Muchas veces se asocia ser bueno en matemática con ser un “rayo” para hacer cuentas mentales. Y si bien es cierto que todas las naranjas son frutas, no todas las frutas son naranjas. Hacer cuentas puede ser parte de la matemática, pero solo una parte: la punta del iceberg.
La matemática es una forma de pensar, de razonar, de construir ideas.
Es creatividad, lógica, intuición y, muchas veces, hasta una forma de arte. Aun así, tampoco hay que caer en el prejuicio inverso que subestima o minimiza el cálculo mental, como si fuera una habilidad menor. Nada más lejos.
Hacer cuentas es un excelente ejercicio para la mente, y además nos permite entender mejor las nociones de número, magnitud, estimación y estructura.

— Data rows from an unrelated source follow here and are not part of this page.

==> src/rtl/iic_slave_resp.sv <==
// I2C responder with device-address match, 1/2-byte word pointer and a
// register-file style write strobe / read request interface.
module iic_slave_resp #(
    parameter logic [6:0] DEV_ADDR    = 7'h50,
    parameter bit         ADDR_16BIT  = 1'b1,
    parameter int         SYNC_STAGES = 2
) (
    input  logic        clk,
    input  logic        rst_n,
    input  logic        scl,
    input  logic        sda_i,
    output logic        sda_oe,
    output logic        wr_en,
    output logic [15:0] wr_addr,
    output logic [7:0]  wr_data,
    output logic        rd_req,
    output logic [15:0] rd_addr,
    input  logic [7:0]  rd_data,
    output logic        busy,
    output logic        done
);
    import iic_pkg::*;

    logic sda_s, scl_rise, scl_fall, start, stop;

    iic_state_e  state_q, state_d;
    logic [3:0]  bit_cnt_q, bit_cnt_d;
    logic [7:0]  shift_q, shift_d, tx_q, tx_d;
    logic [15:0] ptr_q, ptr_d;
    logic        rw_q, rw_d, rd_pend_q;
    logic        sda_oe_d, wr_en_d, rd_req_d, busy_d, done_d;
    logic [15:0] wr_addr_d, rd_addr_d;
    logic [7:0]  wr_data_d;

    iic_bus_sync #(.STAGES(SYNC_STAGES)) u_sync (
        .clk      (clk),
        .rst_n    (rst_n),
        .scl      (scl),
        .sda      (sda_i),
        .sda_lvl  (sda_s),
        .scl_rise (scl_rise),
        .scl_fall (scl_fall),
        .start    (start),
        .stop     (stop)
    );

    // In 8-bit mode the upper pointer byte is pinned to zero and the low byte wraps alone.
    function automatic logic [15:0] ptr_next(input logic [15:0] p);
        if (ADDR_16BIT) return p + 16'd1;
        return {8'h00, p[7:0] + 8'd1};
    endfunction

    always_comb begin
        state_d   = state_q;
        bit_cnt_d = bit_cnt_q;
        shift_d   = shift_q;
        tx_d      = rd_pend_q ? rd_data : tx_q;
        ptr_d     = ptr_q;
        rw_d      = rw_q;
        sda_oe_d  = sda_oe;
        wr_en_d   = 1'b0;
        wr_addr_d = wr_addr;
        wr_data_d = wr_data;
        rd_req_d  = 1'b0;
        rd_addr_d = rd_addr;
        busy_d    = busy;
        done_d    = 1'b0;

        if (start) begin
            state_d   = ST_DEVADR;
            bit_cnt_d = '0;
            sda_oe_d  = 1'b0;
        end else if (stop) begin
            state_d   = ST_IDLE;
            bit_cnt_d = '0;
            sda_oe_d  = 1'b0;
            busy_d    = 1'b0;
            done_d    = busy;
        end else begin
            case (state_q)
                ST_DEVADR, ST_ADR_HI, ST_ADR_LO, ST_WR_BYTE: begin
                    // The fall right after START arrives with bit_cnt 0 and is ignored.
                    if (scl_rise && bit_cnt_q != BITS_PER_BYTE) begin
                        shift_d   = {shift_q[6:0], sda_s};
                        bit_cnt_d = bit_cnt_q + 4'd1;
                    end else if (scl_fall && bit_cnt_q == BITS_PER_BYTE) begin
                        bit_cnt_d = '0;
                        sda_oe_d  = 1'b1;
                        if (state_q == ST_DEVADR) begin
                            if (shift_q[7:1] == DEV_ADDR) begin
                                state_d = ST_ACK_DEV;
                                busy_d  = 1'b1;
                                rw_d    = shift_q[RW_BIT];
                                if (shift_q[RW_BIT]) begin
                                    rd_req_d  = 1'b1;
                                    rd_addr_d = ptr_q;
                                    ptr_d     = ptr_next(ptr_q);
                                end
                            end else begin
                                state_d  = ST_IDLE;
                                sda_oe_d = 1'b0;
                            end
                        end else if (state_q == ST_ADR_HI) begin
                            ptr_d   = {shift_q, ptr_q[7:0]};
                            state_d = ST_ACK_AH;
                        end else if (state_q == ST_ADR_LO) begin
                            ptr_d   = {ADDR_16BIT ? ptr_q[15:8] : 8'h00, shift_q};
                            state_d = ST_ACK_AL;
                        end else begin
                            wr_en_d   = 1'b1;
                            wr_addr_d = ptr_q;
                            wr_data_d = shift_q;
                            ptr_d     = ptr_next(ptr_q);
                            state_d   = ST_ACK_WR;
                        end
                    end
                end
                ST_ACK_DEV: begin
                    if (scl_fall) begin
                        bit_cnt_d = '0;
                        if (rw_q) begin
                            state_d  = ST_RD_BYTE;
                            sda_oe_d = ~tx_q[7];
                        end else begin
                            state_d  = ADDR_16BIT ? ST_ADR_HI : ST_ADR_LO;
                            sda_oe_d = 1'b0;
                        end
                    end
                end
                ST_ACK_AH: begin
                    if (scl_fall) begin
                        state_d  = ST_ADR_LO;
                        sda_oe_d = 1'b0;
                    end
                end
                ST_ACK_AL, ST_ACK_WR: begin
                    if (scl_fall) begin
                        state_d  = ST_WR_BYTE;
                        sda_oe_d = 1'b0;
                    end
                end
                ST_RD_BYTE: begin
                    // Each fall presents the next bit; after the 8th, the bus goes to the master.
                    if (scl_rise && bit_cnt_q != BITS_PER_BYTE) begin
                        bit_cnt_d = bit_cnt_q + 4'd1;
                    end else if (scl_fall) begin
                        if (bit_cnt_q == BITS_PER_BYTE) begin
                            state_d  = ST_MACK;
                            sda_oe_d = 1'b0;
                        end else begin
                            sda_oe_d = ~tx_q[3'd7 - bit_cnt_q[2:0]];
                        end
                    end
                end
                ST_MACK: begin
                    if (scl_rise) begin
                        if (sda_s == BIT_NACK) begin
                            state_d = ST_WAIT_STOP;
                        end else begin
                            state_d   = ST_RD_BYTE;
                            bit_cnt_d = '0;
                            rd_req_d  = 1'b1;
                            rd_addr_d = ptr_q;
                            ptr_d     = ptr_next(ptr_q);
                        end
                    end
                end
                default: ;
            endcase
        end
    end

    always_ff @(posedge clk or negedge rst_n) begin
        if (!rst_n) begin
            state_q   <= ST_IDLE;
            bit_cnt_q <= '0;
            shift_q   <= '0;
            tx_q      <= '0;
            ptr_q     <= '0;
            rw_q      <= 1'b0;
            rd_pend_q <= 1'b0;
            sda_oe    <= 1'b0;
            wr_en     <= 1'b0;
            wr_addr   <= '0;
            wr_data   <= '0;
            rd_req    <= 1'b0;
            rd_addr   <= '0;
            busy      <= 1'b0;
            done      <= 1'b0;
        end else begin
            state_q   <= state_d;
            bit_cnt_q <= bit_cnt_d;
            shift_q   <= shift_d;
            tx_q      <= tx_d;
            ptr_q     <= ptr_d;
            rw_q      <= rw_d;
            rd_pend_q <= rd_req;
            sda_oe    <= sda_oe_d;
            wr_en     <= wr_en_d;
            wr_addr   <= wr_addr_d;
            wr_data   <= wr_data_d;
            rd_req    <= rd_req_d;
            rd_addr   <= rd_addr_d;
            busy      <= busy_d;
            done      <= done_d;
        end
    end

endmodule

Podemos componer y descomponer números, jugar con estrategias distintas, adaptar caminos según la situación. Preguntale a diez personas cómo resuelven 56 + 67 y vas a encontrar una variedad de métodos fascinante: “56 + 70 – 3”, “50 + 60 + 6 + 7”, o incluso “60 + 60 + 3”.

Cada una de esas estrategias es una muestra de cómo pensamos con números. Estamos, en definitiva, usando propiedades del sistema decimal sin ni siquiera darnos cuenta.
Tal vez conozcas a alguien que se destaque con el cálculo mental. Pero dejame contarte la historia de Thomas Fuller, también conocido como la Calculadora de Virginia. Y no lo hago solo porque era muy bueno, sino por el contexto extraordinario en el que desarrolló su habilidad.
Thomas Fuller nació en África occidental, cerca de lo que hoy sería Libia, en 1710. Fue capturado y vendido como esclavo a los 14 años, trasladado a Estados Unidos, y obligado a trabajar en una granja en Virginia. No sabía leer ni escribir, nunca fue a la escuela.
Jamás recibió instrucción formal en aritmética, y sin embargo tenía una mente brillante para los números.
Dos hombres lo entrevistaron en los últimos años de su vida. Fuller les contó que había aprendido por sí mismo a contar hasta diez, y que cuando llegó a contar hasta cien, se consideró (en sus propias palabras) “un tipo muy listo”. En una de sus primeras hazañas, contó los pelos en la cola de una vaca. Le dio como resultado: 2872.

Una de las preguntas más famosas que le hicieron fue cuántos segundos hay en un año y medio. Thomas pensó un minuto y respondió: 47.304.000.
En otra oportunidad, le preguntaron cuántos segundos había en 70 años, 17 días y 12 horas. Tardó apenas dos minutos en responder: 2.210.500.800. Cuando pusieron en duda su respuesta, explicó que había incluido los años bisiestos. Y tenía razón.
Una tercera pregunta tenía que ver con el aumento progresivo de animales de granja. También la resolvió correctamente, en menos de dos minutos, sin ayuda de lápiz ni papel.
Thomas Fuller también comentó que estaba agradecido a la viuda de su amo, por no haberlo vendido, a pesar de haber recibido “grandes ofertas de dinero de varios curiosos” interesados en su talento.
Murió en 1790, a los 80 años. Su historia, tan asombrosa como conmovedora, nos obliga a reflexionar. ¿Cuántos talentos ocultos hubo y hay en el mundo, desperdiciados por la injusticia, la esclavitud, la pobreza o la falta de acceso a la educación?
Thomas Fuller nos recuerda que el pensamiento matemático no es privilegio de unos pocos. Es una capacidad humana, que puede surgir en los lugares más inesperados, y que florece cuando se le da la oportunidad. Su historia es un llamado de atención. Y también, una inspiración.